After doing back-to-back comedies, Jaaved Jaaferi plays the villain in Abhinav Kashyap’s Besharam

Jaaved Jaaferi is happy he isn’t playing the funny man in Besharam. “I enjoy all sorts of roles, and I appreciate that Abhinav Kashyap broke my existing mould and could perceive me as the bad guy. The last film I did as villain was Boom and before that Oh Darling! Yeh Hai India,” recalls the actor, who made his debut in 1985 in Meri Jung, as the stylish dancing sensation in college — a baddie style not seen before on-screen.

Almost touching three decades in the industry, Jaaved has served some punches — some from the fist, but mostly of the jocular variety, for his audiences. “I did a lot of back-to-back comedies, but Abhinav and I met on the sets of the film called The Forest, where I played a grey character. I believe he saw something in it and then we decided we must work together. In fact, when Abhinav met me he said, ‘Jaaved, you got to play the villain and he is not funny at all.’” Pitted against the young Ranbir Kapoor in Besharam, Jaaved has done his stunts on his own. “It’s all physical combat. We haven’t used any stunt doubles.
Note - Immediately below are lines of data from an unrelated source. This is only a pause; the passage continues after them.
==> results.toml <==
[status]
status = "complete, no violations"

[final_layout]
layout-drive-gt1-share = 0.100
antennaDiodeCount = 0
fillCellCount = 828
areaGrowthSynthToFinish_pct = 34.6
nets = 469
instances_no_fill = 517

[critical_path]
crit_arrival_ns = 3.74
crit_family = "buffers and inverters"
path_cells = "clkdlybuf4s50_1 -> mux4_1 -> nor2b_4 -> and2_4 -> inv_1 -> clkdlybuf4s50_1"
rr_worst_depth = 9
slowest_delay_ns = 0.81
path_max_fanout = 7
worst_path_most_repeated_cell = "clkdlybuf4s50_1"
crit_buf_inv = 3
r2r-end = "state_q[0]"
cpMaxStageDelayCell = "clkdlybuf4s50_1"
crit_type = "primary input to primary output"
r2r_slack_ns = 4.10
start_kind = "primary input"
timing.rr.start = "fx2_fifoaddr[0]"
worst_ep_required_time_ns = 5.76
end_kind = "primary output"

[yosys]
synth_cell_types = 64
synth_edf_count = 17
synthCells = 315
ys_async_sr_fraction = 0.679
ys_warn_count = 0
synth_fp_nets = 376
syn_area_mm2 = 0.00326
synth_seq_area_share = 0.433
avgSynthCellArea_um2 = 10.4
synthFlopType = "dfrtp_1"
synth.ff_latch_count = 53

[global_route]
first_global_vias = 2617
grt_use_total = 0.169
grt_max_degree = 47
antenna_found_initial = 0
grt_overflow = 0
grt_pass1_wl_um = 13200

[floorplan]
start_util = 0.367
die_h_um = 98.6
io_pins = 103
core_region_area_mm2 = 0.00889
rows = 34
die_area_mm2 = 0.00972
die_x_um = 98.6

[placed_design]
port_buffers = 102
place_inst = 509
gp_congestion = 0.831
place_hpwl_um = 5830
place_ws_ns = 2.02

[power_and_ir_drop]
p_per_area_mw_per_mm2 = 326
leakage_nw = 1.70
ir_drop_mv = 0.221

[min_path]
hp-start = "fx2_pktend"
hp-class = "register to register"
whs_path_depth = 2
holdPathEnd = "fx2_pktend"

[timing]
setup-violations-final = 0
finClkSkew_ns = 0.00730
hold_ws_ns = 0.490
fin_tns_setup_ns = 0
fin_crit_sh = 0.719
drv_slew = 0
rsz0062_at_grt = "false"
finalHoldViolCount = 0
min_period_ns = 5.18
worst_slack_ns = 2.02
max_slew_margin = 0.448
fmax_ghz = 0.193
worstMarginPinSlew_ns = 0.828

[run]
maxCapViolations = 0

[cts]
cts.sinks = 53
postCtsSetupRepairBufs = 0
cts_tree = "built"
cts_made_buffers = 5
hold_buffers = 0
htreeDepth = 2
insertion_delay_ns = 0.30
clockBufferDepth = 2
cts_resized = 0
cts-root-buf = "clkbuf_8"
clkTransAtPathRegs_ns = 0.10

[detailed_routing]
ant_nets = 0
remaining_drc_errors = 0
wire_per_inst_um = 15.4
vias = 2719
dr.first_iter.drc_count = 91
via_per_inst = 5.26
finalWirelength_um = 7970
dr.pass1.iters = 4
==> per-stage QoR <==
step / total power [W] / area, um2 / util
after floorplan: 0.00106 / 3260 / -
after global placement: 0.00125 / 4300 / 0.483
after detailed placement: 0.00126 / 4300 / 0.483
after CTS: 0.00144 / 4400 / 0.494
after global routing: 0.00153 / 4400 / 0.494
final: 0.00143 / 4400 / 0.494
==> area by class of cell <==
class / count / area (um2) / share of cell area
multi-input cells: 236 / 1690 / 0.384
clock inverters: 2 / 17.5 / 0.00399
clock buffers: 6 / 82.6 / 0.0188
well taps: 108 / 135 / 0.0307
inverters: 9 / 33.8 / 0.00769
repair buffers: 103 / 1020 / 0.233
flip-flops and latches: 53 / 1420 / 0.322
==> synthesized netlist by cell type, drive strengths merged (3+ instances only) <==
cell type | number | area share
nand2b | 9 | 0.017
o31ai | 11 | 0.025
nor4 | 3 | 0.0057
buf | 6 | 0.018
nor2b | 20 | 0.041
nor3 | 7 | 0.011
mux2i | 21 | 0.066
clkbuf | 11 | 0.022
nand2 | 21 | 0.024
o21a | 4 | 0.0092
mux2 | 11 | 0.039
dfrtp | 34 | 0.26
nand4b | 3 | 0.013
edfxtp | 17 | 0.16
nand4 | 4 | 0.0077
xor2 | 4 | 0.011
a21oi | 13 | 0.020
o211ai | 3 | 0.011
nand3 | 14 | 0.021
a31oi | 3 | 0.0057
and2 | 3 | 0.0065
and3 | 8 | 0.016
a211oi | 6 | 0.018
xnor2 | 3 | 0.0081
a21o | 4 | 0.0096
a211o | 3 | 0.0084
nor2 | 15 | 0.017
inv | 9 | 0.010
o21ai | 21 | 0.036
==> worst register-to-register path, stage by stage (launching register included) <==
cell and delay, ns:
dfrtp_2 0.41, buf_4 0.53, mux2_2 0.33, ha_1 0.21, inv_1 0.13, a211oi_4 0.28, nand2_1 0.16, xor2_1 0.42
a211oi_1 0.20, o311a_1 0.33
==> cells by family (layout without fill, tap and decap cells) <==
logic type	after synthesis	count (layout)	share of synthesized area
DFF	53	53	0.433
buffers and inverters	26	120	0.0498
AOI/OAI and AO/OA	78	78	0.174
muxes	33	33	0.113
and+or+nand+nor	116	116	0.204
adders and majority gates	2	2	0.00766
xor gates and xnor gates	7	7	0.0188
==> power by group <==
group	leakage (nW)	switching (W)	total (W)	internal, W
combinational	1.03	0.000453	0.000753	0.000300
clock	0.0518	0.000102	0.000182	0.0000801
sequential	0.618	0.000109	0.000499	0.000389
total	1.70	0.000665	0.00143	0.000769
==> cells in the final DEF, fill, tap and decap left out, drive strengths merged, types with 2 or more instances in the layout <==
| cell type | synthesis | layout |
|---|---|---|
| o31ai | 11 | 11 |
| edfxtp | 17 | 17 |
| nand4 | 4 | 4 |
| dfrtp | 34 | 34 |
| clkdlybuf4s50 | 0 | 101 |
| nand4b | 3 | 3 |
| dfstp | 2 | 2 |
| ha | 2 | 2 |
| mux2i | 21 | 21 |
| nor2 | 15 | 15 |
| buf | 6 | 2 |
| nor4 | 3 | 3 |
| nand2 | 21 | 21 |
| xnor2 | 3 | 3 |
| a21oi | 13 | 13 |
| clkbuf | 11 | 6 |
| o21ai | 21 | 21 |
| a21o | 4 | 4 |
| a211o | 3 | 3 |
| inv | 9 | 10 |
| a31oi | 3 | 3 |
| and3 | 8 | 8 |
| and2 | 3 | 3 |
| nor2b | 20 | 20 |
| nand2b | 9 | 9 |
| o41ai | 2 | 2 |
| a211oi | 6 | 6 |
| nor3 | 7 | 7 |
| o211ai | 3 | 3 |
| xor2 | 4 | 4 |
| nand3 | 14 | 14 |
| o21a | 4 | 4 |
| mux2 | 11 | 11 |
Falling from heights, jumping, punching and every conceivable action has been done by us,” he says.

In the pipeline

Jaaved has two more interesting films coming up immediately: War Chhod Na Yaar and Jo Bhi Karva Lo. “War Chhod Na Yaar is an intelligently written satire on two warring countries. I play the captain of the Pakistan camp. It’s funny, it’s practical; nothing like what you’ve seen before. Even Jo Bhi Karva Lo is a great film. I play a dangerous spy who has eight to ten disguises in the film, and who sometimes doesn’t even know what his real face is!” says Jaaved.
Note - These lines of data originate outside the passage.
<file path="src/rtl/dp_operand_loader.sv">
// dp_operand_loader: collects three operand words (a, b, c) from a valid/ready
// stream and presents them as a stable triple to a 32-bit datapath netlist.
// After c is accepted, the triple is held for HOLD_CYCLES cycles, with
// ops_valid high. result_strobe marks the last hold cycle, which is when the
// datapath's registered outputs are ready to be sampled.
//
// Optional feature macro: DP_LOADER_COUNT_EN adds the triple_count output, a
// wrapping count of completed triples that only Rst clears.
//
// Ports:
//   Clk            rising-edge clock
//   Rst            asynchronous active-high reset
//   flush          synchronous abort of any partial or held triple
//   in_data        operand word, presented in the order a, b, c
//   in_valid       in_data is valid
//   in_ready       loader accepts a word this cycle
//   a, b, c        operands to the datapath
//   ops_valid      a/b/c form a complete, stable triple
//   result_strobe  one-cycle pulse telling the consumer to sample x/z
//   triple_count   (DP_LOADER_COUNT_EN only) completed-triple counter
module dp_operand_loader #(
    parameter int unsigned DATAWIDTH   = 32,
    parameter int unsigned HOLD_CYCLES = 2
) (
    input  logic                 Clk,
    input  logic                 Rst,
    input  logic                 flush,
    input  logic [DATAWIDTH-1:0] in_data,
    input  logic                 in_valid,
    output logic                 in_ready,
    output logic [DATAWIDTH-1:0] a,
    output logic [DATAWIDTH-1:0] b,
    output logic [DATAWIDTH-1:0] c,
    output logic                 ops_valid,
    output logic                 result_strobe
`ifdef DP_LOADER_COUNT_EN
    ,
    output logic [15:0]          triple_count
`endif
);

    typedef enum logic [1:0] {StLoadA, StLoadB, StLoadC, StHold} state_e;

    // The counter is loaded with HOLD_CYCLES-1, so HOLD lasts HOLD_CYCLES cycles.
    localparam logic [7:0] HoldInit       = 8'(HOLD_CYCLES - 1);
    localparam logic       StrobeOnEntry  = (HOLD_CYCLES == 1);

    state_e                 state_q, state_d;
    logic [DATAWIDTH-1:0]   a_q, a_d, b_q, b_d, c_q, c_d;
    logic                   ops_valid_q, ops_valid_d;
    logic                   strobe_q, strobe_d;
    logic [7:0]             cnt_q, cnt_d;
    logic                   accept;
    logic                   hold_done;

    // A word is never taken on a flush cycle.
    assign accept    = in_valid & in_ready & ~flush;
    assign hold_done = (state_q == StHold) && (cnt_q == 8'd0);

    // State and datapath registers.
    always_ff @(posedge Clk or posedge Rst) begin
        if (Rst) begin
            state_q     <= StLoadA;
            a_q         <= '0;
            b_q         <= '0;
            c_q         <= '0;
            ops_valid_q <= 1'b0;
            strobe_q    <= 1'b0;
            cnt_q       <= 8'd0;
        end else begin
            state_q     <= state_d;
            a_q         <= a_d;
            b_q         <= b_d;
            c_q         <= c_d;
            ops_valid_q <= ops_valid_d;
            strobe_q    <= strobe_d;
            cnt_q       <= cnt_d;
        end
    end

    // Next-state logic.
    always_comb begin
        state_d     = state_q;
        a_d         = a_q;
        b_d         = b_q;
        c_d         = c_q;
        ops_valid_d = ops_valid_q;
        strobe_d    = strobe_q;
        cnt_d       = cnt_q;
        if (flush) begin
            state_d     = StLoadA;
            a_d         = '0;
            b_d         = '0;
            c_d         = '0;
            ops_valid_d = 1'b0;
            strobe_d    = 1'b0;
            cnt_d       = 8'd0;
        end else begin
            unique case (state_q)
                StLoadA: begin
                    if (accept) begin
                        a_d     = in_data;
                        state_d = StLoadB;
                    end
                end
                StLoadB: begin
                    if (accept) begin
                        b_d     = in_data;
                        state_d = StLoadC;
                    end
                end
                StLoadC: begin
                    if (accept) begin
                        c_d         = in_data;
                        state_d     = StHold;
                        ops_valid_d = 1'b1;
                        cnt_d       = HoldInit;
                        strobe_d    = StrobeOnEntry;
                    end
                end
                StHold: begin
                    if (hold_done) begin
                        state_d     = StLoadA;
                        ops_valid_d = 1'b0;
                        strobe_d    = 1'b0;
                    end else begin
                        cnt_d    = cnt_q - 8'd1;
                        // Strobe is registered: raise it on entry to the last cycle.
                        strobe_d = (cnt_q == 8'd1);
                    end
                end
                default: state_d = StLoadA;
            endcase
        end
    end

    // Outputs.
    always_comb begin
        in_ready = 1'b0;
        unique case (state_q)
            StLoadA, StLoadB, StLoadC: in_ready = 1'b1;
            StHold:                    in_ready = 1'b0;
            default:                   in_ready = 1'b0;
        endcase
        a             = a_q;
        b             = b_q;
        c             = c_q;
        ops_valid     = ops_valid_q;
        result_strobe = strobe_q;
    end

`ifdef DP_LOADER_COUNT_EN
    logic [15:0] count_q;

    // Counts in step with result_strobe; flush aborts the triple uncounted.
    always_ff @(posedge Clk or posedge Rst) begin
        if (Rst) begin
            count_q <= 16'd0;
        end else if (hold_done && !flush) begin
            count_q <= count_q + 16'd1;
        end
    end

    assign triple_count = count_q;
`endif

endmodule

</file>
<file path="config.mk">
export PLATFORM = sky130hd
export DESIGN_NAME = dp_operand_loader
export DESIGN_NICKNAME = d
export VERILOG_FILES = /design/src/rtl/dp_operand_loader.sv
export SDC_FILE = /design/constraint.sdc
export NUM_CORES = 1
export LEC_CHECK = 0
export ABC_AREA = 1
export CORE_MARGIN = 2
export CORE_UTILIZATION = 48
export DETAILED_ROUTE_END_ITERATION = 10
export DONT_BUFFER_PORTS = 1
export GPL_TIMING_DRIVEN = 0
export SLEW_MARGIN = 40
export SYNTH_ARGS = -nofsm -noshare
export SYNTH_HDL_FRONTEND = slang
export SYNTH_SLANG_ARGS = --single-unit
</file>
<file path="constraint.sdc">
create_clock -name Clk -period 7.8 [get_ports Clk]
set_clock_uncertainty 0.1 [all_clocks]
set_input_delay 1.17 -clock Clk [delete_from_list [all_inputs] [get_ports Clk]]
set_output_delay 1.17 -clock Clk [all_outputs]
set_load 0.03 [all_outputs]
</file>
* Yosys cells after proc, flatten, opt, wreduce, memory -nomap -nowiden *
Cells that the tools add are included.

word-level totals
  register bits = 108
  bits of input ports = 36
  output and inout bits = 99
  logic and storage cells = 62

cells by class
  $add $sub $neg = 1
  equality and inequality tests = 9
  muxes and demuxes = 26
  bitwise operators = 3
  reduce and logical (&&, ||, !) cells = 16

operator list
  cell                                                                   count
  32-bit 2-to-1 mux                                                      7
  8-bit 2-to-1 mux                                                       3
  8-bit one-hot mux with 2 select lines                                  1
  3-bit inequality test, second input constant                           5
  2-bit 2-to-1 mux                                                       5
  8-bit by 1-bit equality test with 1-bit output, second input constant  1
  8-bit zero test                                                        1
  2-bit one-hot mux with 4 select lines                                  1
  2-bit AND reduction                                                    4
  2-bit nonzero test                                                     4
  8-bit by 1-bit subtractor with 8-bit output, second input constant     1
  1-bit 2-to-1 mux                                                       6
  1-bit one-hot mux with 2 select lines                                  3
  3-bit AND reduction                                                    2
  2-bit equality test, second input constant                             2
  4-bit AND reduction                                                    1
  3-bit nonzero test                                                     1
  3-bit OR reduction                                                     1
  1-bit bitwise AND                                                      2
  2-bit by 1-bit equality test with 1-bit output, second input constant  1
  2-bit zero test                                                        1
  1-bit logical AND                                                      1
  1-bit NOT                                                              1

* Longest topological paths before layout *
  depth in word-level cells = 8
  mapped depth = 9
  gate-level depth less buffers = 9

* Least setup slack after synthesis *
OpenSTA, ideal clock, no wires.

  path type = input port to flip-flop
  from = in flush
  to = reg b_q[19], in the netlist b[19]
  library setup time = 0.065 ns
  data arrival time = 1.965 ns
  required time = 7.635 ns
  setup slack = 5.670 ns
  stages on the path = 5
  path buffers = 2
  cell sequence = buf_4 nor2_2 clkbuf_1 o21ai_1 nand2_1

on the way
  cells in the longest elaborated chain, start to end = 4
  elaborated cells between the ends (all ways) = 6
  those cells by class = mux (1); bitwise (2); reduce/logical (3)

ends and longest elaborated chain
  what                                  RTL line  RTL
  start: declaration                    27        input logic flush,
  1-bit NOT                             57        assign accept = in_valid & in_ready & ~flush;
  1-bit bitwise AND                     57
  2-bit nonzero test (no source line)   n/a
  2-bit AND reduction (no source line)  n/a
  end signal: assignment                65        b_q <= '0;
  end signal: assignment                73        b_q <= b_d;
  end: declaration                      49        logic [DATAWIDTH-1:0] a_q, a_d, b_q, b_d, c_q, c_d;

Parallel ways exist; a longest one is shown, timed or not.
A chain may end at the register's enable or synchronous reset.

* Final worst setup path *
  from = reg state_q[0]
  to = out in_ready

on the way
  cells in the longest elaborated chain, start to end = 3
  elaborated cells between the ends (all ways) = 6
  those cells by class = eq/ne (3); mux (1); reduce/logical (2)

ends and longest elaborated chain
  what                                         RTL line  RTL
  start: declaration                           48        state_e state_q, state_d;
  start signal: assignment                     63        state_q <= StLoadA;
  start signal: assignment                     71        state_q <= state_d;
  2-bit equality test (tied with other cells)  140       unique case (state_q)
  3-bit OR reduction                           140
  1-bit one-hot mux with 2 select lines *      140
  end: declaration                             30        output logic in_ready,

Every way passes the cells marked *; elsewhere a longest branch is shown, timed or not.

==> results_dict.tcl <==
set metrics [dict create \
    synth_cells 586 \
    tightest_slew_ns 0.5370 \
    initial_utilization 0.4976 \
    die_x_microns 104.9 \
    num_rows 36 \
    netlist.area_leader.share 0.5531 \
    ys_top_cells_by_area "dfrtp_1 55%, nand2_1 15%, o21ai_1 4.7%" \
    antenna_found_initial 0 \
    fin_setup_tns_ns 0 \
    htreeDepth 3 \
    finalCriticalPeriod_ns 2.621 \
    core_sq_um 9819 \
    grt_max_degree 57 \
    drc 0 \
    synth.area.mux_share 0 \
    fmax_ghz 0.3816 \
    drive_above_1_share 0.09287 \
    critPathLaunchType "register" \
    synth_top_cell_by_area "dfrtp_1" \
    ant_nets 0 \
    vias 3832 \
    synth-xor-area-share 0.005378 \
    grt.overflow.total 0 \
    fin_ws_ns 5.179 \
    cp-end-kind "output port" \
    cts-buffers-inserted 9 \
    grt_pass1_vias 3834 \
    firstDrtPassIters 8 \
    finalWirelength_mm 12.83 \
    portBuffers 0 \
    cts_root_buf "clkbuf_8" \
    slew_viol_final 0 \
    synth_compound_area_frac 0.1029 \
    worstSetupPathType "reg -> out" \
    critPathMaxFanout 6 \
    syn-num-nets 630 \
    worstPathArrival_ns 1.35 \
    vdd.ir_drop.worst_mv 0.1501 \
    nets 642 \
    synth_warnings 0 \
    netlist_area_sq_um 4886 \
    post_cts_buffers 0 \
    syn_avg_cell_area_sq_um 8.338 \
    ctsLongestPathBuffers 2 \
    ys_types 26 \
    synth_adder_area_share 0.02049 \
    cellPowerDensity_nw_per_um2 329.1 \
    globalplace.congestion 0.8556 \
    synth_top_family_by_area "simple AND/OR/NAND/NOR gates" \
    synth_seq_cells 108 \
    cts.sinks 108 \
    dpl.hpwl_mm 9.449 \
    synthSimpleGateAreaFrac 0.2494 \
    grt_pass1_wl_mm 20.88 \
    area_delta_synth_final_pct 8.246 \
    setup_violations 0 \
    finalPower_mw 1.740 \
    hold_class "reg -> reg" \
    insertion_delay_ns 0.37 \
    seq_area_frac_synth 0.5531 \
    slew_headroom 0.6420 \
    period_share 0.3360 \
    vias_per_cell 5.207 \
    final_hold_viol_count 0 \
    pre_cts_slack_ns 5.350 \
    required_ns 6.53 \
    die_h_microns 104.9 \
    p_leak_nw 2.867 \
    drv_cap 0 \
    num_antenna_cells 0 \
    io_pins 135 \
    cts_tree "built" \
    status "finished clean" \
    dieArea_sq_um 11000 \
    routedWlPerCell_microns 17.43 \
    grt_use_total 0.2423 \
    drt-initial-drc-count 267 \
    holdBufCountCts 0 \
    rsz0062_at_grt "no" \
    cts-resized-gates 0 \
    clk_pin_slew_ns 0.11 \
]
==> synth_stat cells <==
master	count
nand2_1	198
dfrtp_1	108
inv_1	47
nor2_1	46
o21ai_1	46
nand3_1	40
o21ai_0	34
buf_2	15
clkbuf_1	12
o21ai_2	9
ha_1	8
nor2_2	4
nand4_1	3
buf_4	2
nand3_4	2
xor2_1	2
a21oi_4	1
buf_1	1
buf_6	1
clkbuf_2	1
inv_2	1
nand2_2	1
nand3_2	1
nand3b_1	1
o31ai_1	1
xnor2_1	1
==> per-layer routing <==
layer / share of wire / wire, microns / track usage
met1: 0.42 / 5363 / 0.3133
met2: 0.47 / 6030 / 0.3840
met3: 0.087 / 1121 / 0.08359
met4: 0.024 / 311 / 0.07714
met5: 0 / 0 / 0
==> through the flow <==
stage / area (sq um) / hold slack (ns) / util / cells
2_1_floorplan: 4886 / 0.3750 / - / 586
4_1_cts: 5289 / 0.4454 / 0.5386 / 736
5_1_grt: 5289 / 0.4906 / 0.5386 / 736
6_report: 5289 / 0.4380 / 0.5386 / 736
3_3_place_gp: 5052 / 0.4005 / 0.5145 / 719
3_5_place_dp: 5087 / 0.4167 / 0.5181 / 720
==> worst paths after layout <==
| check | startpoint | slack (ns) | endpoint | cells past startpoint |
|---|---|---|---|---|
| setup / recovery | state_q[0]$_DFFE_PP0P_ | 5.18 | in_ready | 2 |
| max in group asynchronous | Rst | 6.45 | a[2]$_DFFE_PP0P_ | 2 |
| hold / removal | cnt_q[1]$_DFFE_PP0P_ | 0.44 | cnt_q[1]$_DFFE_PP0P_ | 2 |
| hold reg to reg | cnt_q[1]$_DFFE_PP0P_ | 0.44 | cnt_q[1]$_DFFE_PP0P_ | 2 |
| setup reg to reg | state_q[0]$_DFFE_PP0P_ | 5.79 | c[1]$_DFFE_PP0P_ | 7 |
| min in group asynchronous | Rst | 0.54 | b[22]$_DFFE_PP0P_ | 1 |
==> flip-flops by register name, summed over array words and instances, names as in the netlist <==
signal         cells
result_strobe      1
ops_valid          1
c                 32
b                 32
a                 32
state_q            2
cnt_q              8
==> cell type report <==
type,instances,area (sq um)
fill,981,4531
clock buffer,10,137.6
clock inverter,6,63.81
sequential,108,2703
multi-input combinational,398,1848
tap,133,166.4
timing repair buffer,1,27.53
inverter,48,187.7
buffer,32,155.1
==> worst max-delay path: stages, from the launching register on <==
cell,delay [ns]
dfrtp_1,0.45
ha_1,0.27
inv_2,0.26
==> placed cells by master, fill, tap and decap left out, types with 2 or more instances in the layout <==
master / instances
xor2_1: 2
inv_8: 3
nand3_1: 40
nand4_1: 3
nor2_2: 4
clkbuf_8: 10
o21ai_1: 46
dfrtp_1: 108
ha_1: 8
nor2_1: 46
o21ai_0: 34
o21ai_2: 9
buf_4: 2
clkbuf_1: 12
inv_1: 46
buf_2: 15
nand3_4: 2
nand2_1: 198
==> cell families (layout without fill, tap and decap cells) <==
kind of cell | Yosys count | after routing
buffers and inverters | 80 | 97
adder cells (fa/ha/maj) | 8 | 8
XOR/XNOR | 3 | 3
flip-flops | 108 | 108
AND/OR/NAND/NOR | 296 | 296
AO/OA/AOI/OAI | 91 | 91
==> report_power, final <==
part / internal, mW / switching (mW)
Sequential: 0.677 / 0.325
Combinational: 0.124 / 0.268
Clock: 0.134 / 0.213
Note: power is estimated with default switching activity, not from simulation.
If there is one thing that this man agonises over it is that some of his films have been ahead of their time. Kaizad Gustad’s Boom, for instance. “It was a good gangster film. It was lambasted then for its abusive and blatant style, but honestly would you believe gangsters speaking in kuttey kaminey lingo? It was branded vulgar, and I was among the few people defending that film. In fact, it was Amitabh Bachchan’s bravest role, the only flaw being that the script went slightly awry.”

Along with brother Naved and actor Ravi Behl, Jaaved used to judge India’s first dance reality competition Boogie Woogie. “Nowadays, dance reality shows deal more with emotions than anything else. That show (Boogie Woogie) had soul,” he says, but is non-committal on re-launching it. “There are some talks on reviving it, but let’s see how that goes.”

Jaaved is currently doing the Hindi dubbing of a children’s television show Ninja Warriors in an echo of his super successful rendition of Takeshi’s Castle. His production company, Maxim Media, which has produced documentaries such as Inshallah, Kashmir and the national award-winning Inshallah, Football is now producing BMW, an English language thriller on encounter cops. Besides himself, it stars Chandan Roy Sanyal, Tannishtha Chatterjee and Adil Hussain. He will also be seen in the Hrithik-Katrina-starrer Bang Bang.